Due to its geographical location in the relatively wet northwest of England, and the many parks that were often established or donated by philanthropists, it’s a very green city. Manchester has also been described as one of the ten friendliest world cities, so don’t be too surprised if people strike up a conversation with you for no apparent reason…

Table of Contents

Science and Industry Museum

Science and Industry Museum

What it is: Manchester has a strong reputation for science and industry – you can see it in the courses on offer from the city’s two universities and numerous further education colleges. This museum is a very popular destination, so it’s a good idea to book tickets in advance if you can. One of the main buildings is in an 1830s warehouse and the location is delightfully spacious. 

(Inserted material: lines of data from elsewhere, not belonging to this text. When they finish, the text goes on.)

$ cat src/inc/remote_ctrl_pkg.sv
// Shared constants, modes and carrier types for the remote command logic.
// Assumes one 40 MHz clock and command inputs already isolated to logic levels.
package remote_ctrl_pkg;

  // ***********************************************************************
  // Clock and timing
  // ***********************************************************************
  localparam int unsigned CLK_HZ = 40_000_000;
  localparam int unsigned TICK_TIME_US = 1000;
  localparam int unsigned TICK_CYCLES = (CLK_HZ / 1_000_000) * TICK_TIME_US;
  localparam int unsigned HOLD_TIME_MS = 300;
  localparam int unsigned HOLD_TICKS = (HOLD_TIME_MS * 1000) / TICK_TIME_US;
  localparam int unsigned LEVEL_TIME_MS = 10;
  localparam int unsigned LEVEL_TICKS = (LEVEL_TIME_MS * 1000) / TICK_TIME_US;
  localparam int unsigned INIT_TIME_MS = 5000;
  localparam int unsigned INIT_TICKS = (INIT_TIME_MS * 1000) / TICK_TIME_US;

  localparam int TICK_CNT_W = 16;
  localparam int INIT_CNT_W = 16;
  localparam int QUAL_CNT_W = 12;
  localparam int COOLER_NUM = 2;

  // ***********************************************************************
  // Reset values
  // ***********************************************************************
  localparam logic [TICK_CNT_W-1:0] TICK_CNT_RST = 16'h0000;
  localparam logic [INIT_CNT_W-1:0] INIT_CNT_RST = 16'h0000;
  localparam logic [QUAL_CNT_W-1:0] QUAL_CNT_RST = 12'h000;

  // ***********************************************************************
  // Types
  // ***********************************************************************
  typedef enum logic [1:0] {
    MODE_NONE = 2'b00,
    MODE_MOMENTARY = 2'b01,
    MODE_ALTERNATE = 2'b10
  } mode_t;

  typedef struct packed {
    logic start;
    logic stop_hold;
    logic onoff;
    logic [COOLER_NUM-1:0] cooler_run_cmd;
  } cmd_t;

  typedef struct packed {
    logic pump_answer_contact;
    logic [COOLER_NUM-1:0] cooler_answer_contact;
    logic fault_contact;
  } answer_t;

endpackage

Why we liked it: The museum is packed with exhibits and displays that are gloriously interactive, and there are special events throughout the year, including during school holidays. This might involve designing your own fabric – it’s not for nothing that the city was known as Cottonopolis in the early years of the Industrial Revolution. You might also want to check out the sessions with the object-handling volunteers on Saturdays and Tuesdays, or just recreate Manchester’s landscape using foam blocks. If you’d like to know what to expect there’s a nice little video on YouTube which is about one and a half minutes.

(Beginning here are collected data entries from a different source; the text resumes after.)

--- src/core/wdc_watchdog.sv ---
// Watchdog timer with unlock-protected control register, counted on crystal clock edges
`timescale 1ns/1ps
`include "wdc_map.svh"
// Overview of operation
// [RULE1] Timeout lasts 512 crystal periods times two to the prescale, codes 0..7.
// [RULE2] Counter advances only on crystal clock edges, never on core clock alone.
// [RULE3] Prescale 1000b resets at once; codes above 1000b never time out.
// [RULE4] Bit 3 set turns a timeout into an interrupt instead of a reset, except at prescale 1000b.
// [RULE5] With interrupt response the watchdog repeats as a periodic general timer.
// [RULE6] Bit 2 flag is set on every watchdog timeout.
// [RULE7] Flag clears by writing 0 or hardware reset; watchdog reset keeps it.
// [RULE8] Setting arm bit 1 enables the watchdog and clears its counter.
// [RULE9] Without a re-arm inside the period, a reset or interrupt is issued.
// [RULE10] Arm clears on write 0, watchdog reset, hardware reset, supply monitor interrupt.
// [RULE11] Register write is accepted only right after an unlock step setting bit 0.
// [RULE12] Software disables global interrupts before the unlock sequence.
// [RULE13] Software writes the register in the instruction right after the unlock.
// [RULE14] Writes not directly after unlock are ignored; window closes after one access.
// [RULE15] Crystal edges are detected in the core domain; events stay in that domain.
module wdc_watchdog #(
    parameter int BASE_TICKS = `WDC_BASE_TICKS
) (
    input wire logic mclk_i,                        // Core clock, 100 MHz
    input wire logic reset_n_i,                     // Hardware reset, active low, synchronous
    input wire logic xtal_clk_i,                    // 32.768 kHz crystal clock level
    input wire logic supply_monitor_irq_i,          // Supply monitor interrupt pulse
    input wire wdc_pkg::wdc_sfr_req_type sfr_req_i, // Core SFR access
    output logic [7:0] sfr_rdata_o,                 // Read data, valid cycle after read
    output logic wdt_reset_o,                       // System reset request pulse
    output logic wdt_irq_o                          // Watchdog interrupt pulse
);
    import wdc_pkg::*;

    localparam int CNT_W = $clog2(BASE_TICKS) + `WDC_PRE_SPAN;

    if (BASE_TICKS < 1 || (BASE_TICKS & (BASE_TICKS - 1)) != 0) begin : g_base_check
        $error("BASE_TICKS must be a power of two");
    end

    // ******************************************************
    // Timeout decoding
    // ******************************************************
    function automatic logic [CNT_W-1:0] wdc_last(input logic [3:0] pre);
        logic [31:0] span;
        span = 32'(BASE_TICKS) << pre[2:0];
        wdc_last = CNT_W'(span - 32'd1); // RULE1
    endfunction : wdc_last

    function automatic logic wdc_valid(input logic [3:0] pre);
        wdc_valid = (pre <= `WDC_PRE_MAX_VALID);
    endfunction : wdc_valid

    wdc_ctrl_type ctrl;
    wdc_ctrl_type next_ctrl;
    wdc_unlock_type state;
    wdc_unlock_type next_state;
    logic [CNT_W-1:0] cnt;
    logic [CNT_W-1:0] next_cnt;
    logic xtal_q;

    // ******************************************************
    // Access decode and unlock window
    // ******************************************************
    wire hit = (sfr_req_i.addr == `WDC_SFR_ADDR);
    wire wr_hit = sfr_req_i.wr && hit;
    wire any_acc = sfr_req_i.wr || sfr_req_i.rd;
    wire accept = wr_hit && (state == WDC_OPEN); // RULE11
    wire unlock_req = wr_hit && (state == WDC_LOCKED) && sfr_req_i.wdata[`WDC_BIT_UNLOCK];
    wire rearm = accept && sfr_req_i.wdata[`WDC_BIT_ARM]; // RULE8

    always_comb begin
        next_state = state;
        case (state)
            WDC_LOCKED: begin
                if (unlock_req) begin
                    next_state = WDC_OPEN; // RULE11
                end
            end
            WDC_OPEN: begin
                // Any other access while open closes the window unwritten
                if (any_acc) begin
                    next_state = WDC_LOCKED; // RULE14
                end
            end
            default: begin
                next_state = WDC_LOCKED;
            end
        endcase
    end

    // ******************************************************
    // Crystal edge detect and timeout
    // ******************************************************
    // Edge seen when the crystal level rose since the last core edge
    wire tick = xtal_clk_i && !xtal_q; // RULE2 RULE15
    wire pre_imm = (ctrl.timeout_prescale == `WDC_PRE_IMMEDIATE);
    wire pre_ok = wdc_valid(ctrl.timeout_prescale); // RULE3
    wire at_last = (cnt == wdc_last(ctrl.timeout_prescale));
    wire timeout = ctrl.watchdog_arm && !rearm && (pre_imm || (pre_ok && tick && at_last)); // RULE9
    wire reset_evt = timeout && (!ctrl.irq_response_sel || pre_imm); // RULE3 RULE4
    wire irq_evt = timeout && !reset_evt; // RULE4 RULE5

    // Codes 9 and above hold the count; code 8 clears it
    assign next_cnt = (rearm || !ctrl.watchdog_arm || timeout) ? '0 : // RULE8 RULE5
                      (tick && pre_ok) ? cnt + 1'b1 : cnt; // RULE2

    // ******************************************************
    // Control register next value
    // ******************************************************
    wire wr_irqsel = sfr_req_i.wdata[`WDC_BIT_IRQSEL];
    wire clr_arm = reset_evt || supply_monitor_irq_i; // RULE10

    always_comb begin
        next_ctrl = ctrl;
        next_ctrl.write_unlock = (next_state == WDC_OPEN);
        if (accept) begin
            next_ctrl.timeout_prescale = sfr_req_i.wdata[`WDC_PRE_MSB:`WDC_PRE_LSB];
            next_ctrl.irq_response_sel = wr_irqsel;
            next_ctrl.watchdog_arm = sfr_req_i.wdata[`WDC_BIT_ARM];
            if (!sfr_req_i.wdata[`WDC_BIT_FLAG]) begin
                next_ctrl.timeout_flag = 1'b0; // RULE7
            end
        end
        if (clr_arm) begin
            next_ctrl.watchdog_arm = 1'b0; // RULE10
        end
        // A timeout wins over a same-cycle write of 0 to the flag
        if (timeout) begin
            next_ctrl.timeout_flag = 1'b1; // RULE6
        end
    end

    always_ff @(posedge mclk_i) begin
        if (!reset_n_i) begin
            ctrl <= wdc_ctrl_type'(`WDC_CTRL_RESET); // RULE7 RULE10
            state <= WDC_LOCKED;
            cnt <= '0;
            xtal_q <= 1'b0;
            sfr_rdata_o <= 8'h00;
            wdt_reset_o <= 1'b0;
            wdt_irq_o <= 1'b0;
        end else begin
            ctrl <= next_ctrl;
            state <= next_state;
            cnt <= next_cnt;
            xtal_q <= xtal_clk_i;
            sfr_rdata_o <= (sfr_req_i.rd && hit) ? ctrl : 8'h00;
            wdt_reset_o <= reset_evt;
            wdt_irq_o <= irq_evt;
        end
    end
endmodule : wdc_watchdog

More information about the Science and Industry Museum

Address: Liverpool Road, Manchester M3 4FP

Opening hours: 10am to 5pm daily, closed from 24th to 26th of December and New Years Day. 

Greater Police Museum and Archives Manchester

Greater Police Museum and Archives Manchester 

What it is: Find out more about the history of the local police force. Take a journey through time to see how different police vehicles used to look – spotted the 3.8 Jaguar from the 1960s yet? You can also see a Cosworth and a Ford Capri, and find out what police stations looked like in the past – you could literally have been living next door to one.

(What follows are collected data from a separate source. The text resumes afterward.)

`config.mk`:
```
export PLATFORM = sky130hd
export DESIGN_NAME = rfp_frame_tx
export DESIGN_NICKNAME = d
export VERILOG_FILES = /design/src/inc/rfp_pkg.sv /design/src/hw/rfp_tick_div.sv /design/src/hw/rfp_tone_gen.sv /design/src/hw/rfp_frame_tx.sv
export SDC_FILE = /design/constraint.sdc
export NUM_CORES = 1
export LEC_CHECK = 0
export BUFFER_PORTS_ARGS = -buffer_cell sky130_fd_sc_hd__buf_2
export CAP_MARGIN = 40
export CELL_PAD_IN_SITES_DETAIL_PLACEMENT = 1
export CELL_PAD_IN_SITES_GLOBAL_PLACEMENT = 2
export CORE_MARGIN = 1
export CORE_UTILIZATION = 37
export DETAILED_ROUTE_END_ITERATION = 8
export MAX_ROUTING_LAYER = met4
export PLACE_DENSITY = 0.86
export SKIP_CTS_REPAIR_TIMING = 1
export SLEW_MARGIN = 20
export SYNTH_ARGS = -nofsm -noshare
export SYNTH_HDL_FRONTEND = slang
export SYNTH_HIERARCHICAL = 1
export SYNTH_SLANG_ARGS = --single-unit
```
`constraint.sdc`:
```
create_clock -name clk_in -period 3.9 [get_ports clk_in]
set_input_delay 0.78 -clock clk_in [delete_from_list [all_inputs] [get_ports clk_in]]
set_output_delay 0.78 -clock clk_in [all_outputs]
set_load 0.1 [all_outputs]
```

Learn about how and when women were first employed in the police, all the way through to the appointment of the first female assistant Chief Constable in 2007. 

Why we liked it: Although it’s a small museum, it’s specialised and unique, and there are open days on Tuesdays when you don’t need to book ahead. To visit on a different day, contact the museum directly, bearing in mind that they do get booked up very quickly. One of our favourite sections was the exhibition about how important women police officers had been in World War One and their role in helping to welcome refugees to the country and keep them as safe as possible – it really made us realise how relevant the history was to everything that’s still happening today. You’re advised to allow at least an hour for your visit.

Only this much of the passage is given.